Sitti's team tested the millirobot in a synthetic surgical stomach model and in chicken-meat tissue, where the artificial multi-talent demonstrated excellent results. When the researchers could not observe it directly, they tracked where and how exactly the robot made its way forward using ultrasound imaging. Great challenges still need to be overcome before such a millirobot can be used in patients: for example, it needs to prove that it can be controlled within the human body. However, the researchers are confident that these hurdles can be taken.

"Our objective is that our millirobot will one day transport medication to where it is needed—similar to a parcel delivery to the front door," said Metin Sitti. "We aim to use it in minimally invasive medical procedures on the patient: either by swallowing the robot or by inserting it into the body through a small opening on the skin. From there, the robot can then move through the digestive tract or the bladder, or on to the heart—we envisage numerous possibilities."

Research on mobile microrobots, which may be deployed in medicine in the future, plays a central role in the Department of Physical Intelligence. The hope of the Max Planck researchers is that cable-free, mobile robots will one day become established in medicine and open up new disease treatment and surgical perspectives, which are not possible at the moment.

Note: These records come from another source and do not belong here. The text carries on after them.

$ cat config.mk
export PLATFORM = sky130hd
export DESIGN_NAME = run_length_record_replay_top
export DESIGN_NICKNAME = d
export VERILOG_FILES = /design/src/sv/rlrr_pkg.sv /design/src/sv/run_length_record_replay_top.sv /design/src/sv/rlrr_table.sv /design/src/sv/rlrr_ctrl.sv
export VERILOG_INCLUDE_DIRS = /design/src /design/src/sv
export SDC_FILE = /design/constraint.sdc
export NUM_CORES = 1
export LEC_CHECK = 0
export CAP_MARGIN = 25
export CORE_UTILIZATION = 25
export CTS_CLUSTER_DIAMETER = 100
export DETAILED_ROUTE_END_ITERATION = 6
export DONT_BUFFER_PORTS = 1
export REMOVE_ABC_BUFFERS = 1
export SLEW_MARGIN = 10
export SYNTH_ARGS = -nofsm -noshare
export SYNTH_HDL_FRONTEND = slang
export SYNTH_SLANG_ARGS = --single-unit
$ cat constraint.sdc
create_clock -name clk -period 5.9 [get_ports clk]
set_input_delay 1.18 -clock clk [delete_from_list [all_inputs] [get_ports clk]]
set_output_delay 1.18 -clock clk [all_outputs]
set_load 0.01 [all_outputs]
$ cat src/sv/run_length_record_replay_top_macros.svh
// ---------------------------------------------------------------------------
// Assertion macros for the run-length record and replay block
// Each macro expects clk and rst to be visible where it is used.
// ---------------------------------------------------------------------------
`ifndef RUN_LENGTH_RECORD_REPLAY_TOP_MACROS_SVH
`define RUN_LENGTH_RECORD_REPLAY_TOP_MACROS_SVH

// The consequent must hold in the same cycle as the antecedent.
`define RLRR_ASSERT_SAME(lbl, pre, post, msg) \
  lbl: assert property (@(posedge clk) disable iff (rst) (pre) |-> (post)) else $error(msg);

// The consequent must hold in the cycle after the antecedent.
`define RLRR_ASSERT_NEXT(lbl, pre, post, msg) \
  lbl: assert property (@(posedge clk) disable iff (rst) (pre) |=> (post)) else $error(msg);

`endif

$ cat src/sv/rlrr_pkg.sv
// ---------------------------------------------------------------------------
// rlrr_pkg
// Shared types, operation codes and default sizes for the record/replay block.
// ---------------------------------------------------------------------------
`default_nettype none

package rlrr_pkg;

  localparam int CODE_BITS           = 8;
  localparam int OP_BITS             = 2;
  localparam int DEFAULT_TABLE_DEPTH = 16;
  localparam int DEFAULT_COUNT_BITS  = 16;

  localparam logic [OP_BITS-1:0] OP_RECORD = 2'd0;
  localparam logic [OP_BITS-1:0] OP_CLEAR  = 2'd1;
  localparam logic [OP_BITS-1:0] OP_START  = 2'd2;
  localparam logic [OP_BITS-1:0] OP_FETCH  = 2'd3;

  typedef struct packed {
    logic [OP_BITS-1:0]   operation;
    logic [CODE_BITS-1:0] code_value;
  } cmd_word_t;

  typedef struct packed {
    logic                 play_valid;
    logic [CODE_BITS-1:0] play_value;
    logic                 table_full;
  } result_word_t;

  // Control strobes from the sequencer to the table memory.
  typedef struct packed {
    logic rd_en;
    logic wr_en;
    logic clear;
  } tbl_cmd_t;

endpackage

`default_nettype wire

$ cat src/sv/run_length_record_replay_top.sv
// ---------------------------------------------------------------------------
// run_length_record_replay_top
// Run-length record and replay table with valid/ready command and result words.
// ---------------------------------------------------------------------------
// Each command word yields exactly one result word. Record appends a byte
// code to a table of TABLE_DEPTH run-length entries (code plus a saturating
// COUNT_BITS-bit repeat count), clear empties the table and stops playback,
// start rewinds playback to the first entry, and fetch returns the next
// replayed code, each entry being played exactly as often as its count.
// The table lives in a single-port-write, single-port-read memory with a
// registered read. Record, and fetch during playback, read the table when
// accepted and act on the entry in the execute state, which produces the
// result; a fetch that steps on to the next entry needs a second table read
// and produces its result in S_FETCH2. Only one command is in flight
// at a time, so table reads never overlap a pending write to the same entry.
// Results leave through an output register, and a new command is taken
// while an earlier result is still waiting there. There is no clearing pass
// after reset: only the first entry has a reset value, held by a flag.
// ---------------------------------------------------------------------------
`default_nettype none

module run_length_record_replay_top #(
  parameter int TABLE_DEPTH = rlrr_pkg::DEFAULT_TABLE_DEPTH,
  parameter int COUNT_BITS  = rlrr_pkg::DEFAULT_COUNT_BITS
) (
  input  logic                   clk,
  input  logic                   rst,
  input  logic                   cmd_valid,
  output logic                   cmd_ready,
  input  rlrr_pkg::cmd_word_t    cmd,
  output logic                   result_valid,
  input  logic                   result_ready,
  output rlrr_pkg::result_word_t result
);
  import rlrr_pkg::*;

  localparam int AW = $clog2(TABLE_DEPTH);

  tbl_cmd_t              tbl;
  logic [AW-1:0]         rd_addr;
  logic [AW-1:0]         wr_addr;
  logic [CODE_BITS-1:0]  wr_code;
  logic [COUNT_BITS-1:0] wr_count;
  logic [CODE_BITS-1:0]  rd_code;
  logic [COUNT_BITS-1:0] rd_count;
  logic                  slot_free;
  logic                  push;
  result_word_t          push_word;

  // The output register is free when empty or being emptied this cycle.
  assign slot_free = !result_valid || result_ready;

  rlrr_ctrl #(
    .DEPTH      (TABLE_DEPTH),
    .COUNT_BITS (COUNT_BITS)
  ) u_ctrl (
    .clk       (clk),
    .rst       (rst),
    .cmd_valid (cmd_valid),
    .cmd_ready (cmd_ready),
    .cmd       (cmd),
    .tbl       (tbl),
    .rd_addr   (rd_addr),
    .wr_addr   (wr_addr),
    .wr_code   (wr_code),
    .wr_count  (wr_count),
    .rd_code   (rd_code),
    .rd_count  (rd_count),
    .slot_free (slot_free),
    .push      (push),
    .push_word (push_word)
  );

  rlrr_table #(
    .DEPTH      (TABLE_DEPTH),
    .COUNT_BITS (COUNT_BITS)
  ) u_table (
    .clk      (clk),
    .rst      (rst),
    .tbl      (tbl),
    .rd_addr  (rd_addr),
    .wr_addr  (wr_addr),
    .wr_code  (wr_code),
    .wr_count (wr_count),
    .rd_code  (rd_code),
    .rd_count (rd_count)
  );

  // Result register: loaded when the sequencer hands over a word, emptied
  // when the consumer takes it.
  always_ff @(posedge clk) begin
    if (rst) begin
      result_valid <= 1'b0;
    end else if (push) begin
      result_valid <= 1'b1;
    end else if (result_ready) begin
      result_valid <= 1'b0;
    end
  end

  always_ff @(posedge clk) begin
    if (push) begin
      result <= push_word;
    end
  end

endmodule

`default_nettype wire

$ cat src/sv/rlrr_table.sv
// ---------------------------------------------------------------------------
// rlrr_table
// Run-length table memory: one write port, one read port, registered read.
// ---------------------------------------------------------------------------
`default_nettype none

module rlrr_table #(
  parameter int DEPTH      = rlrr_pkg::DEFAULT_TABLE_DEPTH,
  parameter int COUNT_BITS = rlrr_pkg::DEFAULT_COUNT_BITS
) (
  input  logic                           clk,
  input  logic                           rst,
  input  rlrr_pkg::tbl_cmd_t             tbl,
  input  logic [$clog2(DEPTH)-1:0]       rd_addr,
  input  logic [$clog2(DEPTH)-1:0]       wr_addr,
  input  logic [rlrr_pkg::CODE_BITS-1:0] wr_code,
  input  logic [COUNT_BITS-1:0]          wr_count,
  output logic [rlrr_pkg::CODE_BITS-1:0] rd_code,
  output logic [COUNT_BITS-1:0]          rd_count
);
  import rlrr_pkg::*;

  localparam int AW = $clog2(DEPTH);
  localparam int EW = CODE_BITS + COUNT_BITS;

  logic [EW-1:0] mem [DEPTH];
  logic [EW-1:0] rd_q;
  logic          rd_blank;
  logic          first_written;

  always_ff @(posedge clk) begin
    if (tbl.wr_en) begin
      mem[wr_addr] <= {wr_code, wr_count};
    end
    if (tbl.rd_en) begin
      rd_q     <= mem[rd_addr];
      rd_blank <= (rd_addr == AW'(0)) && !first_written;
    end
  end

  // Only the first entry has a defined reset value; it reads as empty
  // until something has been written to it.
  always_ff @(posedge clk) begin
    if (rst) begin
      first_written <= 1'b0;
    end else if (tbl.clear) begin
      first_written <= 1'b0;
    end else if (tbl.wr_en && (wr_addr == AW'(0))) begin
      first_written <= 1'b1;
    end
  end

  assign rd_code  = rd_blank ? '0 : rd_q[EW-1:COUNT_BITS];
  assign rd_count = rd_blank ? '0 : rd_q[COUNT_BITS-1:0];

endmodule

`default_nettype wire

$ cat src/sv/rlrr_ctrl.sv
// ---------------------------------------------------------------------------
// rlrr_ctrl
// Sequencer: reads the table, applies record or fetch, writes back.
// ---------------------------------------------------------------------------
`default_nettype none
`include "run_length_record_replay_top_macros.svh"

module rlrr_ctrl #(
  parameter int DEPTH      = rlrr_pkg::DEFAULT_TABLE_DEPTH,
  parameter int COUNT_BITS = rlrr_pkg::DEFAULT_COUNT_BITS
) (
  input  logic                           clk,
  input  logic                           rst,
  input  logic                           cmd_valid,
  output logic                           cmd_ready,
  input  rlrr_pkg::cmd_word_t            cmd,
  output rlrr_pkg::tbl_cmd_t             tbl,
  output logic [$clog2(DEPTH)-1:0]       rd_addr,
  output logic [$clog2(DEPTH)-1:0]       wr_addr,
  output logic [rlrr_pkg::CODE_BITS-1:0] wr_code,
  output logic [COUNT_BITS-1:0]          wr_count,
  input  logic [rlrr_pkg::CODE_BITS-1:0] rd_code,
  input  logic [COUNT_BITS-1:0]          rd_count,
  input  logic                           slot_free,
  output logic                           push,
  output rlrr_pkg::result_word_t         push_word
);
  import rlrr_pkg::*;

  localparam int AW = $clog2(DEPTH);
  localparam int PW = $clog2(DEPTH + 1);

  localparam logic [1:0] S_IDLE   = 2'd0;
  localparam logic [1:0] S_EXEC   = 2'd1;
  localparam logic [1:0] S_FETCH2 = 2'd2;
  localparam logic [1:0] S_HOLD   = 2'd3;

  logic [1:0]            state, state_next;
  logic [OP_BITS-1:0]    op_q;
  logic [CODE_BITS-1:0]  val_q;
  logic [AW-1:0]         last_entry;
  logic [PW-1:0]         play_entry;
  logic [COUNT_BITS-1:0] play_repeat;
  logic                  playing;
  result_word_t          res_q;

  logic                  accept;
  logic                  code_hit;
  logic                  at_last;
  logic [AW-1:0]         rec_target;
  logic                  adv;
  logic [PW-1:0]         pe_next;
  logic                  still;
  logic                  finish;
  result_word_t          res_comb;

  assign cmd_ready = (state == S_IDLE);
  assign accept    = cmd_valid && cmd_ready;

  // Record path
  assign code_hit   = (rd_code == val_q);
  assign at_last    = (last_entry == AW'(DEPTH - 1));
  assign rec_target = (rd_code != '0) ? last_entry + AW'(1) : last_entry;

  // Fetch path: move on once the current entry has been played out
  assign adv     = playing && (play_entry < PW'(DEPTH)) && (play_repeat >= rd_count);
  assign pe_next = adv ? play_entry + PW'(1) : play_entry;
  assign still   = playing && (pe_next <= PW'(last_entry)) && (pe_next < PW'(DEPTH));

  assign finish = ((state == S_EXEC) && !((op_q == OP_FETCH) && adv && still))
                || (state == S_FETCH2);

  always_comb begin
    tbl      = '0;
    rd_addr  = last_entry;
    wr_addr  = last_entry;
    wr_code  = val_q;
    wr_count = COUNT_BITS'(1);
    res_comb = '0;
    if (state == S_IDLE) begin
      tbl.rd_en = accept && ((cmd.operation == OP_RECORD)
                          || ((cmd.operation == OP_FETCH) && playing));
      rd_addr   = (cmd.operation == OP_FETCH) ? play_entry[AW-1:0] : last_entry;
    end else if (state == S_EXEC) begin
      case (op_q)
        OP_RECORD: begin
          if (code_hit) begin
            tbl.wr_en = 1'b1;
            wr_code   = rd_code;
            wr_count  = (rd_count == '1) ? rd_count : rd_count + COUNT_BITS'(1);
          end else if (!at_last) begin
            tbl.wr_en = 1'b1;
            wr_addr   = rec_target;
          end else begin
            res_comb.table_full = 1'b1;
          end
        end
        OP_CLEAR: begin
          tbl.clear = 1'b1;
        end
        OP_FETCH: begin
          if (adv && still) begin
            tbl.rd_en = 1'b1;
            rd_addr   = pe_next[AW-1:0];
          end else if (still) begin
            res_comb.play_valid = 1'b1;
            res_comb.play_value = rd_code;
          end
        end
        default: begin
        end
      endcase
    end else if (state == S_FETCH2) begin
      res_comb.play_valid = 1'b1;
      res_comb.play_value = rd_code;
    end
  end

  assign push      = (finish || (state == S_HOLD)) && slot_free;
  assign push_word = (state == S_HOLD) ? res_q : res_comb;

  always_comb begin
    state_next = state;
    unique case (state)
      S_IDLE:   if (accept) state_next = S_EXEC;
      S_EXEC:   if (!finish) state_next = S_FETCH2;
                else state_next = slot_free ? S_IDLE : S_HOLD;
      S_FETCH2: state_next = slot_free ? S_IDLE : S_HOLD;
      S_HOLD:   if (slot_free) state_next = S_IDLE;
      default:  state_next = S_IDLE;
    endcase
  end

  always_ff @(posedge clk) begin
    if (rst) begin
      state       <= S_IDLE;
      last_entry  <= '0;
      play_entry  <= '0;
      play_repeat <= '0;
      playing     <= 1'b0;
    end else begin
      state <= state_next;
      if (state == S_EXEC) begin
        case (op_q)
          OP_RECORD: begin
            if (!code_hit && !at_last) begin
              last_entry <= rec_target;
            end
          end
          OP_CLEAR: begin
            last_entry <= '0;
            playing    <= 1'b0;
          end
          OP_START: begin
            playing     <= 1'b1;
            play_entry  <= '0;
            play_repeat <= '0;
          end
          default: begin
            play_entry <= pe_next;
            playing    <= still;
            if (!still) begin
              play_repeat <= adv ? '0 : play_repeat;
            end else if (adv) begin
              play_repeat <= COUNT_BITS'(1);
            end else begin
              play_repeat <= play_repeat + COUNT_BITS'(1);
            end
          end
        endcase
      end
    end
  end

  always_ff @(posedge clk) begin
    if (accept) begin
      op_q  <= cmd.operation;
      val_q <= cmd.code_value;
    end
    if (finish && !slot_free) begin
      res_q <= res_comb;
    end
  end

  `RLRR_ASSERT_NEXT(a_accept_exec, accept, state == S_EXEC, "accepted word did not reach execute")
  `RLRR_ASSERT_SAME(a_play_in_table, playing, play_entry <= PW'(last_entry), "playback past table end")
  `RLRR_ASSERT_SAME(a_write_record, tbl.wr_en, (state == S_EXEC) && (op_q == OP_RECORD), "stray table write")
  `RLRR_ASSERT_SAME(a_fetch2_playing, state == S_FETCH2, playing && (op_q == OP_FETCH), "second read outside playback")

endmodule

`default_nettype wire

With the aid of such millirobots, a surgeon would have direct access and precise control in areas of the body that can only be penetrated using a scalpel today. "Without surgery, it is currently not possible to gain access to many areas of the body. Our objective is to make these regions accessible non-invasively using our soft millirobot to perform diagnosis and therapy," said Metin Sitti.

Medical Robots

Robotic or robot-assisted surgery can give doctors better vision, precision, flexibility, and control when performing complex minimally invasive procedures. Someday, surgeons will even use robotic tools to operate through the internet, bringing modern medical techniques to remote parts of the world.

Several medical robots are used in a wide range of surgical applications, from neurosurgery to radiosurgery, even in pediatrics and orthopedics. But medical robots are not confined only to a surgical role. In Israel, a miniature robot called ViRob was developed in order to crawl through the human body, locate a tumor, and treat it with drugs (announced in 2009). Measuring only 1 mm long and 4 mm from end to end, the robot uses tiny arms controlled by an electromagnetic field to propel its way through different cavities of the human body, looking for deadly tumors to treat.

Here is a prototype of the tiny ViRob from Microbot, which will allow surgeons to send a camera, medication, or shunts into narrow, twisting parts of the body. (Photo courtesy of Technion)

ViRob can of travel up to 9 mm per second through blood vessels, the digestive tract, and the respiratory system. Travel is facilitated by external magnetic fields that doctors say will not cause harm to the body. It has tiny arms that are capable of grabbing onto walls within the body, allowing it to burrow from blood vessels into organs.

Within the organ, ViRob could eventually be used to administer medicine or perform delicate procedures with minimal invasion. Researchers are eventually hoping that they will be able to outfit the robot with a miniature camera, tongs, or blades. With those, ViRob will be able to go into the body and directly administer medicine to tumors, retrieve biopsy samples, or take a few pictures for curious doctors. 

A problem for ViRob’s size is the crawling and burrowing mechanisms. It seems that a millimeter diameter hole in any organ would not be a pleasant experience and that it could possibly cause damage as the robot enters and exits various organs in routine checkups. The same could be said about the feet with which ViRob grabs onto the tissue. While it might not damage too many cells, a malfunctioning robot could wreak havoc inside of the body.

Although the ViRob will probably not be the robot that invades the body and cures diseases, it still deserves mention. The research done in this project could be directly applied to future solutions that are more practical.